Eugene Bell Assistant Professor MIT, United States
Introduction: Skeletal muscle comprises collections of distinct fiber types that determine the dynamics of power output and long-term fatigue resistance. Slow-twitch oxidative muscle fibers are built to maintain posture, power walking, and maintain functionality for most of an animal’s waking hours. Fast-twitch glycolytic fibers enable muscle’s high-power motions for sprinting and lifting heavy weights. The varied physical tasks animals conduct are thus reflected in their muscle fiber profiles. To date, tissue-engineered models of skeletal muscle have largely neglected to characterize fiber type distribution and plasticity, highlighting a significant gap in our ability to make muscle that properly represents the native tissue. We seek to bridge this gap by leveraging our previously optimized protocols for differentiating contractile tissue from optogenetic C2C12 myoblasts, and a custom platform for high-throughput light stimulation of muscles in a multi-well plate format. Previous work in our lab shows that low-frequency (1 Hz) exercise regimens increase force production of engineered tissues, yet these muscles quickly fatigue under extended 4 Hz stimulation (Figure 1a, Lynch, N., Castro, N., et al., Advanced Intelligent Systems, 2024). While myofiber size increases to improve force output in response to this exercise, we suspect that more rigorous exercise schemes are required to change fatigue resistance, an ultimately metabolic, fiber-typic quality of muscle. Therefore, we extend our previous work to study the fiber type transformation response by subjecting muscle cultures to diverse exercise regimens via computer-controlled LED pulses.
Materials and
Methods: Fibrin gel substrates were prepared by injecting a 600 uL thrombin/fibrinogen mixture into a 24-well plate. C2C12 myoblasts were seeded on fibrin gels and proliferated in growth medium until reaching 85% confluency, then switching to differentiation medium. Non-control conditions were exposed to 15-minute regimen of 1 Hz, 4 Hz, or 10 Hz LED pulses on a custom high-throughput well plate stimulation device. After 10 days of exercise, all conditions were subjected to a 30-minute fatigue test of 4 Hz optical stimulation. During the fatigue test, videos of each well were taken at 0, 15, and 30-minute marks. Video data was analyzed using custom image tracking software. Mean average contraction for each replicant was calculated from full-field displacement data and compared across conditions and times using a 2-way ANOVA test. RNA extracted from cell lysate was stored at -80 °C and later sent to an Opus CFX 96 for qPCR analysis of Myh1, Myh2, Myh4, Myh7, Myog, Mstn, and Gapdh as the endogenous control (Fig. 1b).

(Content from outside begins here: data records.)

<file path="config.mk">
export PLATFORM = sky130hd
export DESIGN_NAME = chunked_body_decoder_flat
export DESIGN_NICKNAME = d
export VERILOG_FILES = /design/src/design/cbd_pkg.sv /design/src/design/cbd_if.sv /design/src/design/chunked_body_decoder.sv /design/src/design/cbd_step.sv /design/src/flat_wrapper.sv
export SDC_FILE = /design/constraint.sdc
export NUM_CORES = 1
export LEC_CHECK = 0
export ABC_AREA = 0
export BUFFER_PORTS_ARGS = -buffer_cell sky130_fd_sc_hd__buf_4
export CAP_MARGIN = 20
export CORE_AREA = 2 2 148 150
export CTS_CLUSTER_DIAMETER = 80
export DETAILED_ROUTE_END_ITERATION = 8
export DIE_AREA = 0 0 150 152
export SETUP_SLACK_MARGIN = 0.15
export SYNTH_ARGS = -nofsm -noshare
export SYNTH_HDL_FRONTEND = slang
export SYNTH_HIERARCHICAL = 1
export SYNTH_SLANG_ARGS = --single-unit
</file>
<file path="constraint.sdc">
create_clock -name i_clk -period 3.6 [get_ports i_clk]
set_input_delay 1.08 -clock i_clk [delete_from_list [all_inputs] [get_ports i_clk]]
set_output_delay 1.08 -clock i_clk [all_outputs]
set_load 0.03 [all_outputs]
</file>
<file path="src/design/cbd_pkg.sv">
`default_nettype none
package cbd_pkg;

    localparam int CBD_SIZE_BITS = 31;
    localparam int CBD_BYTE_W    = 8;
    localparam int CBD_CNT_W     = 32;

    localparam logic [CBD_CNT_W-1:0] CBD_MAX_RESET = '1;

    typedef logic [2:0] t_phase;

    localparam t_phase PH_LINE_START = 3'd0;
    localparam t_phase PH_BLANKS     = 3'd1;
    localparam t_phase PH_DIGITS     = 3'd2;
    localparam t_phase PH_LINE_REST  = 3'd3;
    localparam t_phase PH_PAYLOAD    = 3'd4;
    localparam t_phase PH_SKIP_END   = 3'd5;

    localparam logic [CBD_BYTE_W-1:0] ASCII_LF = 8'h0A;

    typedef struct packed {
        t_phase               phase;
        logic                 seen_hex;
        logic                 done;
        logic                 trunc;
        logic [CBD_CNT_W-1:0] total;
    } t_state;

    typedef struct packed {
        logic                  data_valid;
        logic [CBD_BYTE_W-1:0] payload_byte;
        logic                  body_complete;
        logic                  body_truncated;
        logic [CBD_CNT_W-1:0]  decoded_count;
    } t_result;

    function automatic logic is_blank(input logic [CBD_BYTE_W-1:0] c);
        return c inside {8'h20, 8'h09, 8'h0D, 8'h0B, 8'h0C};
    endfunction

    function automatic logic is_hex(input logic [CBD_BYTE_W-1:0] c);
        return (c inside {[8'h30:8'h39]}) || (c inside {[8'h61:8'h66]})
            || (c inside {[8'h41:8'h46]});
    endfunction

    function automatic logic [3:0] hex_val(input logic [CBD_BYTE_W-1:0] c);
        logic [3:0] v;
        if (c inside {[8'h30:8'h39]}) begin
            v = c[3:0];
        end else begin
            v = c[3:0] + 4'd9;
        end
        return v;
    endfunction

endpackage
`default_nettype wire

</file>
<file path="src/design/cbd_if.sv">
`default_nettype none
interface cbd_in_if import cbd_pkg::*; ();
    logic                  valid;
    logic                  ready;
    logic [CBD_BYTE_W-1:0] in_byte;

    modport source (output valid, output in_byte, input ready);
    modport sink   (input valid, input in_byte, output ready);
endinterface

interface cbd_out_if import cbd_pkg::*; ();
    logic                  valid;
    logic                  ready;
    logic                  data_valid;
    logic [CBD_BYTE_W-1:0] payload_byte;
    logic                  body_complete;
    logic                  body_truncated;
    logic [CBD_CNT_W-1:0]  decoded_count;

    modport source (output valid, output data_valid, output payload_byte,
                    output body_complete, output body_truncated,
                    output decoded_count, input ready);
    modport sink   (input valid, input data_valid, input payload_byte,
                    input body_complete, input body_truncated,
                    input decoded_count, output ready);
endinterface
`default_nettype wire

</file>
<file path="src/design/chunked_body_decoder.sv">
// The result of a byte transferred in is registered and shown from the next cycle on.
// One byte per cycle unless a held result stalls; the parse state takes one step per byte.
// The output register keeps taking bytes while its held result is transferred out.
// Reset (synchronous, active low): size-line start, counters and flags cleared,
// max_body_length set to all ones, no result held.
`default_nettype none
module chunked_body_decoder import cbd_pkg::*; #(
    parameter int SIZE_BITS = CBD_SIZE_BITS
) (
    input  wire logic                 i_clk,
    input  wire logic                 i_rst_n,
    input  wire logic                 i_cfg_we,
    input  wire logic [CBD_CNT_W-1:0] i_cfg_wdata,
    cbd_in_if.sink                    i_in,
    cbd_out_if.source                 o_out
);

    logic [CBD_CNT_W-1:0]  r_max_len;
    t_state                r_st;
    t_state                n_st;
    logic [SIZE_BITS-1:0]  r_chunk;
    logic [SIZE_BITS-1:0]  n_chunk;
    logic                  r_out_valid;
    t_result               r_res;
    t_result               n_res;
    logic                  in_fire;

    assign i_in.ready = !r_out_valid || o_out.ready;
    assign in_fire    = i_in.valid && i_in.ready;

    cbd_step #(
        .SIZE_BITS (SIZE_BITS)
    ) u_step (
        .i_byte    (i_in.in_byte),
        .i_max_len (r_max_len),
        .i_st      (r_st),
        .i_chunk   (r_chunk),
        .o_st      (n_st),
        .o_chunk   (n_chunk),
        .o_res     (n_res)
    );

    always_ff @(posedge i_clk) begin
        if (!i_rst_n) begin
            r_max_len <= CBD_MAX_RESET;
        end else if (i_cfg_we) begin
            r_max_len <= i_cfg_wdata;
        end
    end

    always_ff @(posedge i_clk) begin
        if (!i_rst_n) begin
            r_st.phase    <= PH_LINE_START;
            r_st.seen_hex <= 1'b0;
            r_st.done     <= 1'b0;
            r_st.trunc    <= 1'b0;
            r_st.total    <= '0;
            r_chunk       <= '0;
            r_out_valid   <= 1'b0;
        end else begin
            if (in_fire) begin
                r_st        <= n_st;
                r_chunk     <= n_chunk;
                r_out_valid <= 1'b1;
            end else if (o_out.ready) begin
                r_out_valid <= 1'b0;
            end
        end
    end

    always_ff @(posedge i_clk) begin
        if (in_fire) begin
            r_res <= n_res;
        end
    end

    assign o_out.valid          = r_out_valid;
    assign o_out.data_valid     = r_res.data_valid;
    assign o_out.payload_byte   = r_res.payload_byte;
    assign o_out.body_complete  = r_res.body_complete;
    assign o_out.body_truncated = r_res.body_truncated;
    assign o_out.decoded_count  = r_res.decoded_count;

    a_done_sticky: assert property (@(posedge i_clk) disable iff (!i_rst_n)
        r_st.done |=> r_st.done)
        else $error("body_complete cleared after being set");

    a_trunc_done: assert property (@(posedge i_clk) disable iff (!i_rst_n)
        r_st.trunc |-> r_st.done)
        else $error("truncated without complete");

    a_fire_result: assert property (@(posedge i_clk) disable iff (!i_rst_n)
        in_fire |=> r_out_valid)
        else $error("transfer in left no result");

    a_count_step: assert property (@(posedge i_clk) disable iff (!i_rst_n)
        (in_fire && n_res.data_valid) |=> (r_st.total == $past(r_st.total) + 1'b1))
        else $error("payload byte did not advance count");

endmodule
`default_nettype wire

</file>
<file path="src/design/cbd_step.sv">
`default_nettype none
module cbd_step import cbd_pkg::*; #(
    parameter int SIZE_BITS = CBD_SIZE_BITS
) (
    input  wire logic [CBD_BYTE_W-1:0] i_byte,
    input  wire logic [CBD_CNT_W-1:0]  i_max_len,
    input  wire t_state                i_st,
    input  wire logic [SIZE_BITS-1:0]  i_chunk,
    output t_state                     o_st,
    output logic [SIZE_BITS-1:0]       o_chunk,
    output t_result                    o_res
);

    localparam logic [SIZE_BITS-1:0] CHUNK_ONE = {{(SIZE_BITS-1){1'b0}}, 1'b1};

    logic                   lf;
    logic                   blank;
    logic                   hex;
    logic [3:0]             digit;
    logic [SIZE_BITS+3:0]   acc;
    logic [SIZE_BITS-1:0]   acc_sat;
    logic [SIZE_BITS-1:0]   first_digit;
    logic                   valid;

    assign lf          = (i_byte == ASCII_LF);
    assign blank       = is_blank(i_byte);
    assign hex         = is_hex(i_byte);
    assign digit       = hex_val(i_byte);
    assign acc         = {i_chunk, 4'b0000} | {{SIZE_BITS{1'b0}}, digit};
    assign acc_sat     = (acc[SIZE_BITS+3:SIZE_BITS] != 4'd0) ? {SIZE_BITS{1'b1}}
                                                              : acc[SIZE_BITS-1:0];
    assign first_digit = {{(SIZE_BITS-4){1'b0}}, digit};

    always_comb begin
        o_st    = i_st;
        o_chunk = i_chunk;
        valid   = 1'b0;
        if (!i_st.done) begin
            case (i_st.phase)
                PH_BLANKS, PH_DIGITS, PH_LINE_REST: begin
                    if (lf) begin
                        if (!i_st.seen_hex || i_chunk == '0) begin
                            o_st.done  = 1'b1;
                            o_st.phase = PH_LINE_START;
                        end else begin
                            o_st.phase = PH_PAYLOAD;
                        end
                        o_st.seen_hex = 1'b0;
                    end else if (i_st.phase == PH_BLANKS) begin
                        if (blank) begin
                            o_st.phase = PH_BLANKS;
                        end else if (hex) begin
                            o_chunk       = acc_sat;
                            o_st.seen_hex = 1'b1;
                            o_st.phase    = PH_DIGITS;
                        end else begin
                            o_st.phase = PH_LINE_REST;
                        end
                    end else if (i_st.phase == PH_DIGITS) begin
                        if (hex) begin
                            o_chunk       = acc_sat;
                            o_st.seen_hex = 1'b1;
                        end else begin
                            o_st.phase = PH_LINE_REST;
                        end
                    end
                end
                PH_PAYLOAD: begin
                    if (i_st.total < i_max_len) begin
                        valid      = 1'b1;
                        o_st.total = i_st.total + 1'b1;
                        o_chunk    = i_chunk - 1'b1;
                        if (i_chunk == CHUNK_ONE) begin
                            o_st.phase = PH_SKIP_END;
                        end
                    end else begin
                        o_st.trunc = 1'b1;
                        o_st.done  = 1'b1;
                    end
                end
                PH_SKIP_END: begin
                    if (lf) begin
                        o_st.phase = PH_LINE_START;
                    end
                end
                default: begin
                    o_st.seen_hex = 1'b0;
                    o_chunk       = '0;
                    if (lf) begin
                        o_st.phase = PH_LINE_START;
                    end else if (blank) begin
                        o_st.phase = PH_BLANKS;
                    end else if (hex) begin
                        o_chunk       = first_digit;
                        o_st.seen_hex = 1'b1;
                        o_st.phase    = PH_DIGITS;
                    end else begin
                        o_st.phase = PH_LINE_REST;
                    end
                end
            endcase
        end
    end

    always_comb begin
        o_res.data_valid     = valid;
        o_res.payload_byte   = valid ? i_byte : '0;
        o_res.body_complete  = o_st.done;
        o_res.body_truncated = o_st.trunc;
        o_res.decoded_count  = o_st.total;
    end

endmodule
`default_nettype wire

</file>
<file path="src/flat_wrapper.sv">
// flat-port wrapper written by rule: the top's interface ports become plain ports
module chunked_body_decoder_flat import cbd_pkg::*;
#(
    parameter int SIZE_BITS = CBD_SIZE_BITS
)
  (i_clk, i_rst_n, i_cfg_we, i_cfg_wdata, i_in_valid, i_in_in_byte, i_in_ready, o_out_valid, o_out_data_valid, o_out_payload_byte, o_out_body_complete, o_out_body_truncated, o_out_decoded_count, o_out_ready);
  cbd_in_if i_in_i ();
  cbd_out_if o_out_i ();
  input  wire logic i_clk;
  input  wire logic i_rst_n;
  input  wire logic i_cfg_we;
  input  wire logic [CBD_CNT_W-1:0] i_cfg_wdata;
  input wire logic [$bits(i_in_i.valid)-1:0] i_in_valid;
  input wire logic [$bits(i_in_i.in_byte)-1:0] i_in_in_byte;
  output wire logic [$bits(i_in_i.ready)-1:0] i_in_ready;
  output wire logic [$bits(o_out_i.valid)-1:0] o_out_valid;
  output wire logic [$bits(o_out_i.data_valid)-1:0] o_out_data_valid;
  output wire logic [$bits(o_out_i.payload_byte)-1:0] o_out_payload_byte;
  output wire logic [$bits(o_out_i.body_complete)-1:0] o_out_body_complete;
  output wire logic [$bits(o_out_i.body_truncated)-1:0] o_out_body_truncated;
  output wire logic [$bits(o_out_i.decoded_count)-1:0] o_out_decoded_count;
  input wire logic [$bits(o_out_i.ready)-1:0] o_out_ready;
  assign i_in_i.valid = i_in_valid;
  assign i_in_i.in_byte = i_in_in_byte;
  assign i_in_ready = i_in_i.ready;
  assign o_out_valid = o_out_i.valid;
  assign o_out_data_valid = o_out_i.data_valid;
  assign o_out_payload_byte = o_out_i.payload_byte;
  assign o_out_body_complete = o_out_i.body_complete;
  assign o_out_body_truncated = o_out_i.body_truncated;
  assign o_out_decoded_count = o_out_i.decoded_count;
  assign o_out_i.ready = o_out_ready;
  chunked_body_decoder #(.SIZE_BITS(SIZE_BITS)) u_core (.i_clk(i_clk), .i_rst_n(i_rst_n), .i_cfg_we(i_cfg_we), .i_cfg_wdata(i_cfg_wdata), .i_in(i_in_i), .o_out(o_out_i));
endmodule
</file>
# --- Word level (Yosys, flattened, before mapping) ---
# Index checks and enable logic that the tools add are counted.
totals:
  reg_bits: 145
  latchBits: 0
  mem_bits_rw: 0
  romBits: 0
  in_bits: 45
  output_inout_bits: 45
  elab_cells: 109
  memories: 0
classes:
  n_addsub: 3
  multipliers: 0
  div: 0
  magnitude_cmp: 7
  n_eq_ne: 21
  shifts: 0
  muxes: 42
  bitwise: 4
  n_reduce_logical: 19
ops:
  columns: ["operator", "count"]
  rows:
  - ["31-bit 2-to-1 mux", 7]
  - ["31-bit case mux with 3 select lines", 1]
  - ["8-bit by 4-bit equality test with 1-bit output (second input constant)", 5]
  - ["35-bit by 4-bit bitwise OR with 35-bit output", 1]
  - ["34-bit 2-to-1 mux", 1]
  - ["33-bit 2-to-1 mux", 1]
  - ["32-bit by 1-bit adder with 32-bit output (second input constant)", 1]
  - ["32-bit < comparator", 1]
  - ["32-bit 2-to-1 mux", 1]
  - ["31-bit by 1-bit equality test with 1-bit output (second input constant)", 1]
  - ["31-bit zero test", 1]
  - ["31-bit by 1-bit subtractor with 31-bit output (second input constant)", 1]
  - ["4-bit 2-to-1 mux", 7]
  - ["3-bit 2-to-1 mux", 6]
  - ["8-bit by 7-bit >= comparator with 1-bit output (second input constant)", 2]
  - ["8-bit by 7-bit less-or-equal comparator with 1-bit output (second input constant)", 2]
  - ["7-bit AND reduction", 2]
  - ["1-bit 2-to-1 mux", 13]
  - ["4-bit inequality test (second input constant)", 3]
  - ["3-bit case mux with 3 select lines", 1]
  - ["8-bit by 6-bit equality test with 1-bit output (second input constant)", 1]
  - ["8-bit by 6-bit >= comparator with 1-bit output (second input constant)", 1]
  - ["8-bit by 6-bit less-or-equal comparator with 1-bit output (second input constant)", 1]
  - ["2-bit inequality test (second input constant)", 4]
  - ["17 further kinds", 31]

# --- Depth between registers and ports, before layout ---
logic_depth:
  word_depth: 11
  depth_mapped: 14
  ltp_nobuf: 12

# --- Hierarchy ---
# The synthesis kept the hierarchy.
by_module_without_submodules:
  columns: ["mod", "instances", "cells_each", "area_each_um2", "seq_area_each_um2"]
  rows:
  - ["chunked_body_decoder", 1, 451, 5281.3, 3333.2]
  - ["cbd_step", 1, 658, 4120.2, 0.0]

# --- Least setup slack after synthesis ---
# OpenSTA, ideal clock, no wires.
synth_path:
  path_kind: "input port to flip-flop"
  startpoint: "in i_in_in_byte[0]"
  endpoint: "reg u_core.r_chunk[10]"
  setup_ns: 0.072
  arrival_ns: 3.163
  required_time_ns: 3.528
  setup_slack_ns: 0.365
  path_stages: 12
  n_path_buf: 1
  path_cell_list: "inv_1 -> ha_1 -> nor4bb_1 -> a31oi_1 -> a221o_1 -> and3b_1 -> clkbuf_1 -> mux2_1 -> o32a_1 -> a22oi_1 -> nand2_1 -> mux2i_1"
synth_via:
  elab_chain_cells: 9
  word_cells_on_any_way: 27
  cone_classes: "order compare (6); eq/ne (8); mux (6); reduce/logical (7)"
synth_rtl:
  columns: ["item", "line_no", "source"]
  rows:
  - ["start: declaration", "flat_wrapper.sv:14", "input wire logic [$bits(i_in_i.in_byte)-1:0] i_in_in_byte;"]
  - ["8-bit by 6-bit >= comparator with 1-bit output, or another cell as far along", "cbd_pkg.sv:42", "return (c inside {[8'h30:8'h39]}) || (c inside {[8'h61:8'h66]})"]
  - ["1-bit logical AND", "cbd_pkg.sv:42", null]
  - ["1-bit logical OR", "cbd_pkg.sv:42", null]
  - ["1-bit logical OR", "cbd_pkg.sv:43", "|| (c inside {[8'h41:8'h46]});"]
  - ["31-bit 2-to-1 mux", null, null]
  - ["31-bit 2-to-1 mux (on tied branches)", null, null]
  - ["31-bit 2-to-1 mux (2 in a row)", null, null]
  - ["31-bit case mux with 3 select lines", "cbd_step.sv:39", "case (i_st.phase)"]
  - ["end signal: assignment", "chunked_body_decoder.sv:63", "r_chunk <= n_chunk;"]
  - ["end: declaration", "chunked_body_decoder.sv:21", "logic [SIZE_BITS-1:0] r_chunk;"]
# Parallel ways exist; a longest one is shown, timed or not. The select of a mux whose other input is x is not followed.
# A chain may end at the register's enable or synchronous reset.

# --- Final worst setup path ---
layout_path:
  startpoint: "in i_in_in_byte[0]"
  endpoint: "reg u_core.r_chunk[28]"
# Same word-level chain as after synthesis.

==> out/qor.yml <==
setup_path:
  worstPathArrival_ps: 3560
  reg2reg_from: "u_core/r_max_len[29]"
  slowest_stage: "a221o_1"
  rr_worst_depth: 11
  reg2reg_to: "u_core/r_st[23]"
  crit_required_ps: 3950
  rrSetupSlack_ps: 510
  cp_top_family: "simple AND/OR/NAND/NOR gates"
  start_kind: "input port"
  path_max_fanout: 19
  cp-end-kind: "flop"
  path_class: "input port to flop"
  crit_buf_inv: 3
  crit_top_cell: "buf_4"
  cpPeakStageDelay_ps: 380
  path_cells: "buf_4, inv_1, ha_1, nor4bb_1, a31oi_1, a221o_1, and3b_1, buf_4, nor2_1, o31ai_1, o311ai_1, nand2_1, mux2i_1"
clock_network:
  worstSkewPairLatency_ps: 430
  cts_tree: "yes"
  cts_max_level: 4
  root_buffer: "clkbuf_16"
  clk_pin_slew_ps: 60
  cts_sinks: 145
  clk_path_buf_depth: 2
  cts_buffers: 17
  cts_hold_buf: 0
  post_cts_buffers: 0
  cts-resized-gates: 0
synthesis:
  synth_fp_nets: 1192
  ys_seq_elements: 145
  yosysSeqAreaShare_pct: 35.45
  async_flop_share_pct: 0
  ys_types: 78
  yosys.area.top_type_share_pct: 21.72
  synth-edff-count: 43
  synthTopCellsByArea: "dfxtp_1, edfxtp_1, mux2i_1"
  synth_area_leader_cell: "dfxtp_1"
  syn_area_mm2: 0.009402
  yosysWarnings: 6
  syn_inst: 1109
  synth_ff_type: "dfxtp_1"
  syn_area_per_cell_um2: 8.477
placement:
  place_congestion: 0.9241
  pre_cts_ws_ps: 35.14
  place_area_mm2: 0.01000
  dp_hpwl_um: 16930
  portBuffers: 89
power_and_ir_drop:
  power_density_mw_per_mm2: 380.6
  power.leakage_nw: 4.603
  vdd_drop_max_mv: 0.2669
sta:
  worstMarginPinSlew_ps: 654.9
  clock_skew_ps: 10.91
  finalHoldViolations: 0
  finalSetupTns_ps: 0
  max_slew_margin_pct: 56.34
  fin_crit_sh_pct: 89.11
  setup_viol: 0
  max_freq_ghz: 0.3117
  fin_crit_ps: 3208
  maxSlewViolCount: 0
  fin_ws_ps: 392.0
  rsz0062_at_grt: "false"
final_layout:
  diodes: 0
  area_delta_synth_final_pct: 12.58
  drive_gt1_share_pct: 14.57
  final_util_pct: 49.57
  fillers: 2086
  final_nets: 1230
  fin_area_mm2: 0.01058
status:
  outcome: "complete, no violations"
global_routing:
  grt_pass1_vias: 7595
  grt_use_met1_pct: 28.31
  grt_pass1_wl_um: 39120
  grt-busiest-layer: "met2"
  overflow: 0
  gr-usage-met2_pct: 35.05
  antenna_found_initial: 0
  grtUsageTotal_pct: 21.18
  met3_usage_pct: 3.093
  grt_max_degree: 62
floorplan:
  start_util_pct: 44.03
  ios: 90
  die_area_mm2: 0.02280
  die_h_um: 152
  core.rowCount: 54
  core_area_mm2: 0.02135
  die_x_um: 150
route:
  antenna_left: 0
  routedWlPerCell_um: 16.77
  vias_per_cell: 5.606
  drt_iter0_markers: 487
  firstDrtPassIters: 5
  num_vias: 8073
  routed_wl_um: 24140
  drc_errors: 0
min_path:
  hold_start: "u_core/r_st[32]"
  holdPathEnd: "u_core/r_st[32]"
  hold_depth: 2
  hold_path_class: "flop to flop"
flow_run:
  drv_cap: 0
==> how the worst max path moves through the flow <==
stage                              start            endpoint  slack (ps)  cells past startpoint
floorplan                i_in_in_byte[0]  u_core/r_chunk[10]         370                     12
global placement         i_in_in_byte[0]  u_core/r_chunk[28]         140                     13
detailed placement       i_in_in_byte[0]  u_core/r_chunk[28]          40                     13
CTS                 u_core/r_max_len[30]     u_core/r_st[27]         440                     11
global route             i_in_in_byte[0]  u_core/r_chunk[28]         170                     13
finish                   i_in_in_byte[0]  u_core/r_chunk[28]         390                     13
==> flip-flops by register name, indices dropped and copies added, names as in the netlist <==
register / count
u_core/o_out.payload_byte: 8
u_core/r_st: 38
u_core/r_chunk: 31
u_core/o_out.valid: 1
u_core/r_max_len: 32
u_core/o_out.data_valid: 1
u_core/o_out.body_complete: 1
u_core/o_out.decoded_count: 32
u_core/o_out.body_truncated: 1
==> cell families after synthesis <==
group	count (synthesis)	synth area share, %
multiplexers	105	11.21
XOR/XNOR	32	2.981
flip-flops	145	35.45
buffers and inverters	148	9.169
adder cells (fa/ha/maj)	38	5.057
AND/OR/NAND/NOR	454	22.88
AO/OA/AOI/OAI	187	13.26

Results, Conclusions, and Discussions: Preliminary results show that the exercised conditions have greater fatigue resistance than the control condition (Figure 1c), aligning with our hypothesis. Experiments are ongoing, and we believe that longer daily exercise times of 30 or 45 minutes will give increased fatigue responses. Currently, our fibers are randomly arranged and contract in opposing directions under stimulation, making it difficult to make quantitative comparisons of force generation between tissues. We have developed stamps with microscale 3D-printed (UpPhoto resin, UpNano) 25 um grooves to pattern fibrin gels and promote fiber alignment in one direction for all tissues (Figure 1d). qPCR analysis across study groups enables detection of relative expression of target genes (Figure 1a). Our experiments will demonstrate, for the first time, whether exercise can be leveraged to mediate fiber type plasticity in engineered muscle tissues in vitro, enabling better models of in vivo muscle for applications in high-throughput drug testing and regenerative medicine.